The leader of Syria’s main opposition group urged President Bashar Assad on Monday to respond to his offer for a dialogue, insisting he is ready to sit down with members of the regime despite sharp criticism from some of his colleagues.
Mouaz al-Khatib, leader of the Western-backed Syrian National Coalition, said he is extending his hand to the regime to “facilitate its peaceful departure.” And some anti-regime activists are behind him, threatening even deeper fractures in the already divided movement to oust Assad.
Al-Khatib’s offer, first made last week, marks a departure from the mainstream opposition’s narrative insisting that Assad step down before any talks. It has angered some of his colleagues who accuse him of acting unilaterally.
It is likely to be rejected by Syrian officials who insist Assad will stay in power at least until his term ends in mid-2014. And even if accepted, he will likely not have broad enough backing among the opposition to make any deal meaningful.

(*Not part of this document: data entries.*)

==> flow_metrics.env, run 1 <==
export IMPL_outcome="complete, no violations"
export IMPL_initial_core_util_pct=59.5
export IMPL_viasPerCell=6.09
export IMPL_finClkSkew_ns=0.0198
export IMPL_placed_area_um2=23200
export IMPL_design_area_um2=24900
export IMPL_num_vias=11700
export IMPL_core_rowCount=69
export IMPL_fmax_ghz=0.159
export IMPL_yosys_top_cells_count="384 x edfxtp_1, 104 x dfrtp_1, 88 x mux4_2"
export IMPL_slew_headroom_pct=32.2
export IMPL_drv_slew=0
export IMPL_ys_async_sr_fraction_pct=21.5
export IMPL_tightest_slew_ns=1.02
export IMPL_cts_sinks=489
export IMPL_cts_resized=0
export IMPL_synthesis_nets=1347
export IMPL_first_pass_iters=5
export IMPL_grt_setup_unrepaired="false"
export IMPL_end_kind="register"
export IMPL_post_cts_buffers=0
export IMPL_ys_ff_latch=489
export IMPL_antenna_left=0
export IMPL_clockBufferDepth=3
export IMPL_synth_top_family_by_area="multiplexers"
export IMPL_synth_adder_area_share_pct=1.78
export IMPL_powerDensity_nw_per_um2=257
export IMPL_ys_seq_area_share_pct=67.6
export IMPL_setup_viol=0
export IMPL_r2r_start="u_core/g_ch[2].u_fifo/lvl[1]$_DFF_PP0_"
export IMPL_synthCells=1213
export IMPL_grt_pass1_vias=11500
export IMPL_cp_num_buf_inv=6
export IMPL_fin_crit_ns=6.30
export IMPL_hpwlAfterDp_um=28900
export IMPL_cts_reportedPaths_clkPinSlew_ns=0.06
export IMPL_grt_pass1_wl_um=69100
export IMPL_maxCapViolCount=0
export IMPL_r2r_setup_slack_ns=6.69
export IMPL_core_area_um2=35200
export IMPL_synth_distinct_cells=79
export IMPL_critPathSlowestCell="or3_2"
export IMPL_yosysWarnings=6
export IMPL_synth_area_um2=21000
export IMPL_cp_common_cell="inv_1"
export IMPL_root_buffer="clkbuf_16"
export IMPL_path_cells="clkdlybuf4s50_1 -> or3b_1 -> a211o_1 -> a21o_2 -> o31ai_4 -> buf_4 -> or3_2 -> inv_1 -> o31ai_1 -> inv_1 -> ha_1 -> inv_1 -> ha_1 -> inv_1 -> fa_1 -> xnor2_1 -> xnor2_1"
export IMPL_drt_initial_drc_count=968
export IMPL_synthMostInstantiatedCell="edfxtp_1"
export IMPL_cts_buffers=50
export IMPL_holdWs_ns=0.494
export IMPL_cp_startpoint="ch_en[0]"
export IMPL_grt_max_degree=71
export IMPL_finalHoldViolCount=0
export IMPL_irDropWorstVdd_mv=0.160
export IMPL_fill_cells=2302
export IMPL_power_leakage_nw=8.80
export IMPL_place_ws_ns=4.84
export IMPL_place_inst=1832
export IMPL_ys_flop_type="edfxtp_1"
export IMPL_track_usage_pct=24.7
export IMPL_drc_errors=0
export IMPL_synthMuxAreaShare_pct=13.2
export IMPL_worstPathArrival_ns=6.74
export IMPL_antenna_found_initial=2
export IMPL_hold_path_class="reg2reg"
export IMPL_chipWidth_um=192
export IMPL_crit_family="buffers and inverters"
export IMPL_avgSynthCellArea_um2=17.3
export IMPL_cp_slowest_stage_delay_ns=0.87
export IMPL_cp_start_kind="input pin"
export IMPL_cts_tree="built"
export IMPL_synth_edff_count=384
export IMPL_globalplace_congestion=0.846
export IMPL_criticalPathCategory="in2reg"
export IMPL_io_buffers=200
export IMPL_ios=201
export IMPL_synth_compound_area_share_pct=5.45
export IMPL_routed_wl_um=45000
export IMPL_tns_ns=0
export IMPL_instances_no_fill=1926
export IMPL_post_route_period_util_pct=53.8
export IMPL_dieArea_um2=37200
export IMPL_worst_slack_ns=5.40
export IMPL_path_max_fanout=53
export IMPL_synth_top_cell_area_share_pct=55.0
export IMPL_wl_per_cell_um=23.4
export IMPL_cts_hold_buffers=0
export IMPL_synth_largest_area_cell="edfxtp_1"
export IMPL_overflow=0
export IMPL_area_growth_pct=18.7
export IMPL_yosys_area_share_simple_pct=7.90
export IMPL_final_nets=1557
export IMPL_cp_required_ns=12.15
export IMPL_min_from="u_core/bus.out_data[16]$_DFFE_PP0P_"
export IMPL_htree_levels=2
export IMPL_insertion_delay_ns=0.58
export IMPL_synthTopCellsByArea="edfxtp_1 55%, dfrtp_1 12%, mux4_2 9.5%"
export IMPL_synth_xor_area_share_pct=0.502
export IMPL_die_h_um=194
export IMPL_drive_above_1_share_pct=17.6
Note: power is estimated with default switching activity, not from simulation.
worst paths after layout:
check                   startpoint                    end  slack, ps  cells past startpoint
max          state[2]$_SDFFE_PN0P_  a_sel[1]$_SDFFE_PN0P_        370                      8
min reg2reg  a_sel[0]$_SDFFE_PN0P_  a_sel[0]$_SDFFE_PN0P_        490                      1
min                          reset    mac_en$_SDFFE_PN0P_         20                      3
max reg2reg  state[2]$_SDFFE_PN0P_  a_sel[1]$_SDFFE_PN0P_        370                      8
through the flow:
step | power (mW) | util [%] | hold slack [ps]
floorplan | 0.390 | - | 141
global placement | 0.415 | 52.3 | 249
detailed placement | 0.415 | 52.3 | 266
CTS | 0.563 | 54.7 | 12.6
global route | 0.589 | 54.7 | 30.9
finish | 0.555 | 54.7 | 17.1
===== config.mk =====
export PLATFORM = sky130hd
export DESIGN_NAME = predictor_branch_history
export DESIGN_NICKNAME = d
export VERILOG_FILES = /design/src/rtl/predictor_branch_history_pkg.sv /design/src/rtl/predictor_sat_counter2.sv /design/src/rtl/predictor_branch_history.sv
export SDC_FILE = /design/constraint.sdc
export NUM_CORES = 1
export LEC_CHECK = 0
export CAP_MARGIN = 20
export CORE_MARGIN = 4
export CORE_UTILIZATION = 53
export DETAILED_ROUTE_END_ITERATION = 6
export PLACE_DENSITY = 0.9
export SLEW_MARGIN = 20
export SYNTH_ARGS = -nofsm -noshare
export SYNTH_HDL_FRONTEND = slang
export SYNTH_SLANG_ARGS = --single-unit

===== constraint.sdc =====
create_clock -name clk -period 6.1 [get_ports clk]
set_input_delay 1.22 -clock clk [delete_from_list [all_inputs] [get_ports clk]]
set_output_delay 1.22 -clock clk [all_outputs]
set_load 0.02 [all_outputs]
## config.mk

```make
export PLATFORM = sky130hd
export DESIGN_NAME = tcp_vlg_tx_arb_flat
export DESIGN_NICKNAME = d
export VERILOG_FILES = /design/src/rtl/tcp_vlg_pkg.sv /design/src/rtl/tcp_vlg_tx_arb_if.sv /design/src/rtl/tcp_vlg_tx_arb.sv /design/src/flat_wrapper.sv
export SDC_FILE = /design/constraint.sdc
export NUM_CORES = 1
export LEC_CHECK = 0
export BUFFER_PORTS_ARGS = -buffer_cell sky130_fd_sc_hd__buf_2
export CORE_ASPECT_RATIO = 1.75
export CORE_MARGIN = 5
export CORE_UTILIZATION = 51
export CTS_BUF_LIST = sky130_fd_sc_hd__clkbuf_16
export DETAILED_ROUTE_END_ITERATION = 8
export PLACE_DENSITY = 0.84
export SYNTH_ARGS = -nofsm -noshare
export SYNTH_HDL_FRONTEND = slang
export SYNTH_SLANG_ARGS = --single-unit
```

## constraint.sdc

```tcl
create_clock -name clk -period 1.8 [get_ports clk]
set_clock_uncertainty 0.1 [all_clocks]
set_input_delay 0.18 -clock clk [delete_from_list [all_inputs] [get_ports clk]]
set_output_delay 0.18 -clock clk [all_outputs]
set_load 0.1 [all_outputs]
```
===== src/rtl/wrpg_pkg.sv =====
`default_nettype none
// ---------------------------------------------------------------------------
// wrpg_pkg : shared types and defaults for the weighted random pattern generator
// Revision 1.0
// ---------------------------------------------------------------------------
package wrpg_pkg;

    typedef enum logic [1:0] {
        PR_LOAD   = 2'd0,
        PR_SHIFT  = 2'd1,
        PR_ROTATE = 2'd2,
        PR_LFSR   = 2'd3
    } pr_mode_e;

    // Defaults for the 8-bit configuration; taps 7,5,4,3 give a maximal sequence.
    localparam logic [7:0] PR_SEED8 = 8'h01;
    localparam logic [7:0] PR_TAPS8 = 8'hB8;

endpackage : wrpg_pkg
`default_nettype wire


===== src/rtl/sat_counter.sv =====
`default_nettype none
// ---------------------------------------------------------------------------
// sat_counter : W-bit up counter with synchronous clear, saturates at all-ones
// Revision 1.0
// ---------------------------------------------------------------------------
module sat_counter #(
    parameter int W = 16
) (
    input  logic         clk,
    input  logic         rst,
    input  logic         clr,
    input  logic         inc,
    output logic [W-1:0] cnt
);

    always_ff @(posedge clk or negedge rst) begin
        if (!rst) begin
            cnt <= '0;
        end else if (clr) begin
            cnt <= '0;
        end else if (inc && (cnt != {W{1'b1}})) begin
            cnt <= cnt + 1'b1;
        end
    end

endmodule : sat_counter
`default_nettype wire


===== src/rtl/pattern_reg.sv =====
`default_nettype none
// ---------------------------------------------------------------------------
// pattern_reg : pattern word with load/shift/rotate/LFSR update and step count
// Revision 1.0
// ---------------------------------------------------------------------------
module pattern_reg
    import wrpg_pkg::*;
#(
    parameter int               WIDTH = 8,
    parameter logic [WIDTH-1:0] SEED  = WIDTH'(PR_SEED8),
    parameter logic [WIDTH-1:0] TAPS  = WIDTH'(PR_TAPS8),
    parameter int               CNT_W = 16
) (
    input  logic             clk,
    input  logic             rst,
    input  logic             set,
    input  logic             en,
    input  pr_mode_e         mode,
    input  logic [WIDTH-1:0] d,
    input  logic             si,
    output logic [WIDTH-1:0] q,
    output logic             so,
    output logic [CNT_W-1:0] count,
    output logic             zero
);

    logic [WIDTH-1:0] q_next;
    logic             feedback;

    assign feedback = ^(q & TAPS);

    always_comb begin
        q_next = q;
        case (mode)
            PR_LOAD:   q_next = d;
            PR_SHIFT:  q_next = {q[WIDTH-2:0], si};
            PR_ROTATE: q_next = {q[WIDTH-2:0], q[WIDTH-1]};
            PR_LFSR:   q_next = (q == '0) ? SEED : {q[WIDTH-2:0], feedback};
            default:   q_next = q;
        endcase
    end

    always_ff @(posedge clk or negedge rst) begin
        if (!rst) begin
            q <= '0;
        end else if (set) begin
            q <= SEED;
        end else if (en) begin
            q <= q_next;
        end
    end

    // set clears the count even when en is also high.
    sat_counter #(
        .W (CNT_W)
    ) u_step_cnt (
        .clk (clk),
        .rst (rst),
        .clr (set),
        .inc (en),
        .cnt (count)
    );

    assign so   = q[WIDTH-1];
    assign zero = (q == '0);

endmodule : pattern_reg
`default_nettype wire


===== config.mk =====
export PLATFORM = sky130hd
export DESIGN_NAME = pattern_reg
export DESIGN_NICKNAME = d
export VERILOG_FILES = /design/src/rtl/wrpg_pkg.sv /design/src/rtl/sat_counter.sv /design/src/rtl/pattern_reg.sv
export SDC_FILE = /design/constraint.sdc
export NUM_CORES = 1
export LEC_CHECK = 0
export ABC_AREA = 1
export CAP_MARGIN = 20
export CORE_MARGIN = 2
export CORE_UTILIZATION = 33
export CTS_CLUSTER_DIAMETER = 40
export DETAILED_ROUTE_END_ITERATION = 10
export PLACE_DENSITY = 0.59
export SYNTH_ARGS = -nofsm -noshare
export SYNTH_HDL_FRONTEND = slang
export SYNTH_SLANG_ARGS = --single-unit

===== constraint.sdc =====
create_clock -name clk -period 1.86 [get_ports clk]
set_input_delay 0.372 -clock clk [delete_from_list [all_inputs] [get_ports clk]]
set_output_delay 0.372 -clock clk [all_outputs]
set_load 0.01 [all_outputs]

* Yosys cells after proc, flatten, opt, wreduce, memory -nomap -nowiden *
Index checks and enable logic that the tools add are counted.

storage, ports and cells
  input bits = 15
  register bits = 24

cells by class
  multiplexer cells = 6
  reduce and logical (&&, ||, !) cells = 6
  equality and inequality tests = 4
  add/subtract/negate cells = 1

operators by type and width
  operator                                       number
  2-to-1 mux 16 bit                              2
  one-hot mux 8 bit (4 select lines)             1
  2-to-1 mux 8 bit                               3
  adder 16 x 1 -> 16 bit, second input constant  1
  != test 16 bit, second input constant          1
  logical NOT 8 bit                              1
  parity 8 bit                                   1
  == test 2 bit, second input constant           2
  nonzero test 2 bit                             2
  == test 2 x 1 -> 1 bit, second input constant  1
  logical NOT 2 bit                              1
  logical AND 1 bit                              1

* Depth between registers and ports, before layout *
  depth in word-level cells = 5
  mapped depth = 10
  depth with buffers taken out = 9

* Cells and area by module *
From an unflattened synthesis, not the netlist that was laid out.

unflattened totals
  cells, all modules = 214
  area, all modules = 1561.5 um^2

by module, submodules not included
  module       times used  cells an instance  area each (um^2)  sequential area each (um^2)
  sat_counter  1           144                1037.2            400.4
  pattern_reg  1           70                 524.3             200.2

* Worst setup path after synthesis *
Ideal clock, no wire load.

  path type = register -> register
  start = register u_step_cnt.cnt[0]
  end = register u_step_cnt.cnt[10]
  arrival time = 1.451 ns
  required time = 1.794 ns
  period minus slack after synthesis = 1.517 ns
  slack = 0.343 ns
  cell stages (with the launch flop) = 10
  path through = dfrtp_1 > ha_1 > nand2_2 > nor2_4 > nand3_2 > nor2_4 > nor2_2 > buf_2 > nand4_1 > nand2_1

on the way
  longest elaborated chain between the ends = 3
  elaborated cells between the ends (all ways) = 6

ends and longest elaborated chain
  element                                                          line                                  source
  from (decl)                                                      sat_counter.sv:13                     output logic [W-1:0] cnt
  from (signal assigned)                                           sat_counter.sv:22                     cnt <= cnt + 1'b1;
  adder 16 x 1 -> 16 bit / != test 16 bit (equally long branches)  sat_counter.sv:22, sat_counter.sv:21
  2-to-1 mux 16 bit / logical AND 1 bit (equally long branches)    sat_counter.sv:21                     end else if (inc && (cnt != {W{1'b1}})) begin
  2-to-1 mux 16 bit / nonzero test 2 bit (equally long branches)   n/a

Parallel ways exist; a longest one is shown, timed or not. The select of a mux whose other input is x is not followed.
A chain may end at the register's enable or synchronous reset.

* Worst setup path in the final report *
  start = register q[4]
  end = output port zero

on the way
  longest elaborated chain between the ends = 1

ends and longest elaborated chain
  element                 line               source
  from (decl)             pattern_reg.sv:21  output logic [WIDTH-1:0] q,
  from (signal assigned)  pattern_reg.sv:49  q <= q_next;
  logical NOT 8 bit       pattern_reg.sv:65  assign zero = (q == '0);
  to (decl)               pattern_reg.sv:24  output logic zero

Every way passes these cells.

==> summary.md <==
| Metric | Value |
|---|---|
| RePlAce Congestion | `0.786` |
| VDD IR max | `0.336 mV` |
| CP Capture Type | `output pin` |
| Total power | `1.21 mW` |
| Register area share after synthesis | `0.393` |
| PD cells | `569 nW/um2` |
| Die H | `72.1 um` |
| Total global-route track usage | `0.170` |
| Die W | `72.1 um` |
| Mux contribution to synthesized area | `0` |
| Post-Syn Area per Cell | `7.05 um2` |
| CTS resizes | `2` |
| Warnings, synthesis | `0` |
| Status | `completed` |
| RSZ-0062 raised after global routing | `no` |
| Seq. cell area | `601 um2` |
| CTS tree | `yes` |
| Vias per cell | `4.77` |
| HP Class | `input port to asynchronous set/reset pin` |
| Static Leak | `0.975 nW` |
| Crit share post-route | `0.928` |
| Number of DRC markers in iteration 0 | `83` |
| Largest fanout on the critical path | `3` |
| Post-DP Area | `2040 um2` |
| Worst r2r src | `u_step_cnt.cnt[0]` |
| Final setup vio count | `0` |
| Critical R2R Capture | `u_step_cnt.cnt[14]` |
| Final wirelength | `3910 um` |
| First-pass GRT wire length | `7070 um` |
| Post-Synth Simple-Gate Area | `0.421` |
| Core Area | `4410 um2` |
| Post-route insts no fill | `319` |
| Worst R2R Path Depth | `9` |
| Initial antenna violation count | `0` |
| Post-CTS Setup Bufs | `0` |
| Distinct cells, synth | `30` |
| Nets | `285` |
| Design area | `2120 um2` |
| # fillers | `447` |
| Remaining antenna violation count | `0` |
| Mapped Nets | `234` |
| Main combinational cell family by area after synthesis | `simple AND/OR/NAND/NOR gates` |
| Fin crit period | `1.73 ns` |
| Crit Path Category | `flop to output pin` |
| Clk_skew | `0.00383 ns` |
| Hold Buf Count CTS | `0` |
| Initial Util | `0.346` |
| Achievable Freq | `0.579 GHz` |
| Critical path required time | `1.49 ns` |
| Post-synthesis xor/xnor area fraction | `0.0229` |
| Post-Synth Adder-Cell Area | `0.0164` |
| Crit start category | `flop` |
| Rel. slew slack | `0.730` |
| Number of global-route vias before repair | `1,510` |
| Util after Layout | `0.480` |
| Actual slew at the worst max-slew pin | `0.403 ns` |
| Area grow syn2layout | `38.6%` |
| First drt pass iteration count | `4` |
| Placed insts | `315` |
| HPWL Detailed | `2980 um` |
| IO buf count | `40` |
| Reg-to-reg slack, setup | `0.21 ns` |
| Max_cap viols | `0` |
| Pins Over Slew Limit | `0` |
| Share of layout cells above drive strength 1 | `0.105` |
| CTS Sinks | `24` |
| GRT Residual Overflow | `0` |
| I/O Pins | `41` |
| Crit path DAT | `1.35 ns` |
| Compound-Gate Fraction of Synth Area | `0.0704` |
| Synth Register Bits | `24` |
| Antenna diodes | `0` |
| DRC violations left | `0` |
| Worst-skew pair later-pin latency | `0.27 ns` |
| Largest net degree at the start of global routing | `25` |
| Cell Area, Synth | `1530 um2` |
| Die ar. | `5190 um2` |
| Setup TNS Final | `0 ns` |
| Mean routed wirelength per cell | `12.3 um` |
| Via Count | `1,523` |
| Clk root buf | `clkbuf_8` |
| Placement row count | `24` |
| TritonCTS Buffers | `3` |
| Area taken by multi-input logic gates | `822 um2` |
| Mapped Cells | `217` |
| Fin. Hold Viols | `0` |
| H-tree Lvls | `1` |
| Max Buffers Root-to-Sink | `2` |
| Reg clk slew, reported paths | `0.09 ns` |
==> cell usage after synthesis <==
master,count,area (um2)
a211oi_1,1,7.51
a21oi_1,1,5.00
and2_1,2,12.5
buf_2,1,5.00
buf_4,1,7.51
buf_6,1,11.3
clkbuf_1,1,3.75
dfrtp_1,24,601
ha_1,2,25.0
inv_1,23,86.3
inv_2,1,3.75
nand2_1,72,270
nand2_2,1,6.26
nand3_1,13,65.1
nand3_2,1,10.0
nand4_1,12,75.1
nor2_1,27,101
nor2_2,2,12.5
nor2_4,3,33.8
nor3_1,2,10.0
nor3_2,1,10.0
nor3_4,1,16.3
nor3b_1,1,7.51
o21ai_0,7,35.0
o21ai_1,3,15.0
o21bai_1,1,7.51
o22ai_1,6,37.5
or2_2,2,12.5
xnor2_1,1,8.76
xor2_1,3,26.3
==> registers in the layout (all words and copies together) (netlist names) <==
signal	flops
u_step_cnt.cnt	16
q	8
==> cells by family (layout without fill, tap and decap cells) <==
group / count (synthesis) / count (layout)
and+or+nand+nor: 140 / 140
buffers and inverters: 28 / 78
xor gates and xnor gates: 4 / 4
adders and majority gates: 2 / 2
DFF: 24 / 24
AOI/OAI and AO/OA: 19 / 19
==> worst max-delay path by stage <==
stage                                 start                  to  cells past startpoint  slack (ns)
after floorplan           u_step_cnt.cnt[0]  u_step_cnt.cnt[10]                      9        0.34
after global placement                 q[4]                zero                      5       -0.04
after detailed placement               q[4]                zero                      5       -0.03
after CTS                              q[4]                zero                      5       0.004
after global routing      u_step_cnt.cnt[1]  u_step_cnt.cnt[15]                      9        0.02
final                                  q[4]                zero                      5        0.13
==> routing by layer <==
metal	global-route usage	vias to the layer above	wire (um)
li1	-	801	-
met1	0.242	692	2050
met2	0.266	24	1680
met3	0.0222	6	134
met4	0.0608	0	51
met5	0	-	0
==> power by group <==
group	internal, mW	leakage, nW	switching [mW]
combinational	0.0956	0.612	0.0967
sequential	0.535	0.327	0.0133
clock	0.288	0.0357	0.178
==> per-stage QoR <==
stage / setup slack (ns) / hold WS (ns)
4_1_cts: 0.00380 / 0.477
6_report: 0.133 / 0.467
2_1_floorplan: 0.343 / 0.0764
3_5_place_dp: -0.0314 / 0.547
3_3_place_gp: -0.0379 / 0.522
5_1_grt: 0.0212 / 0.489
==> cell usage in the layout (no fill, tap or decap), drive strengths merged <==
cell type,synthesis,routed
clkbuf,1,4
xor2,3,3
dfrtp,24,24
a21oi,1,1
o21ai,10,10
nor3,4,4
bufinv,0,1
inv,24,24
clkdlybuf4s50,0,39
buf,3,10
o21bai,1,1
and2,2,2
xnor2,1,1
nor2,32,32
nand2,73,73
or2,2,2
nand4,12,12
nand3,14,14
o22ai,6,6
nor3b,1,1
ha,2,2
a211oi,1,1
==> cell type report <==
type,instances,area share
clock buffers,3,0.0195
clock inverters,1,0.0142
inverters,24,0.0425
multi-input cells,165,0.388
flip-flops and latches,24,0.283
well taps,52,0.0307
repair buffers,50,0.222
==> critical path, stage by stage (launching register included) <==
cell and delay (ns):
dfrtp_1 0.38, inv_1 0.09, ha_1 0.15, nor3b_4 0.19, and2_1 0.15, clkbuf_2 0.13
Note: power is estimated with default switching activity, not from simulation.
[config.mk]
export PLATFORM = sky130hd
export DESIGN_NAME = inst_prefetch
export DESIGN_NICKNAME = d
export VERILOG_FILES = /design/src/rtl/inst_prefetch.sv
export SDC_FILE = /design/constraint.sdc
export NUM_CORES = 1
export LEC_CHECK = 0
export ABC_CLOCK_PERIOD_IN_PS = 8350
export BUFFER_PORTS_ARGS = -buffer_cell sky130_fd_sc_hd__buf_2
export CORE_ASPECT_RATIO = 0.8
export CORE_MARGIN = 3
export CORE_UTILIZATION = 59
export DETAILED_ROUTE_END_ITERATION = 10
export PLACE_DENSITY = 0.87
export SKIP_CTS_REPAIR_TIMING = 1
export SLEW_MARGIN = 40
export SYNTH_ARGS = -nofsm -noshare
export SYNTH_HDL_FRONTEND = slang
export SYNTH_SLANG_ARGS = --single-unit
[constraint.sdc]
create_clock -name clk -period 8.35 [get_ports clk]
set_input_delay 1.67 -clock clk [delete_from_list [all_inputs] [get_ports clk]]
set_output_delay 1.67 -clock clk [all_outputs]
set_load 0.01 [all_outputs]
[src/rtl/pc_next.sv]
// rtl/pc_next.sv - combinational next program counter
// Purpose: selects hold / jump / taken branch / increment for the EXEC edge.
// Ports: pc, field (IR[4:0]), Jump, BranchNE, ula_zero, PCEsc in; pc_nxt out.
module pc_next
    import pc_sequencer_pkg::*;
(
    input  logic [PC_W-1:0]    pc,
    input  logic [FIELD_W-1:0] field,
    input  logic               Jump,
    input  logic               BranchNE,
    input  logic               ula_zero,
    input  logic               PCEsc,
    output logic [PC_W-1:0]    pc_nxt
);

    logic [PC_W-1:0] pc_inc;

    always_comb begin
        pc_inc = pc + 8'd1;
        pc_nxt = pc_inc;
        if (!PCEsc) begin
            pc_nxt = pc;
        end else if (Jump) begin
            // Jump stays inside the current 32-word page and wins over BranchNE.
            pc_nxt = {pc[PC_W-1:FIELD_W], field};
        end else if (BranchNE && !ula_zero) begin
            pc_nxt = pc_inc + sext_field(field);
        end
    end

endmodule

More than 60,000 people have been killed since the uprising against Assad began almost two years ago.
Al-Khatib’s overture reflects the realization among some opposition leaders that a victory is unlikely to be achieved on the battlefield as well as disillusionment with an international community that has largely failed to stem the bloodshed and has balked at military intervention to help topple Assad.
There has been no comment from Syrian officials on al-Khatib’s initiative last week or his latest comments.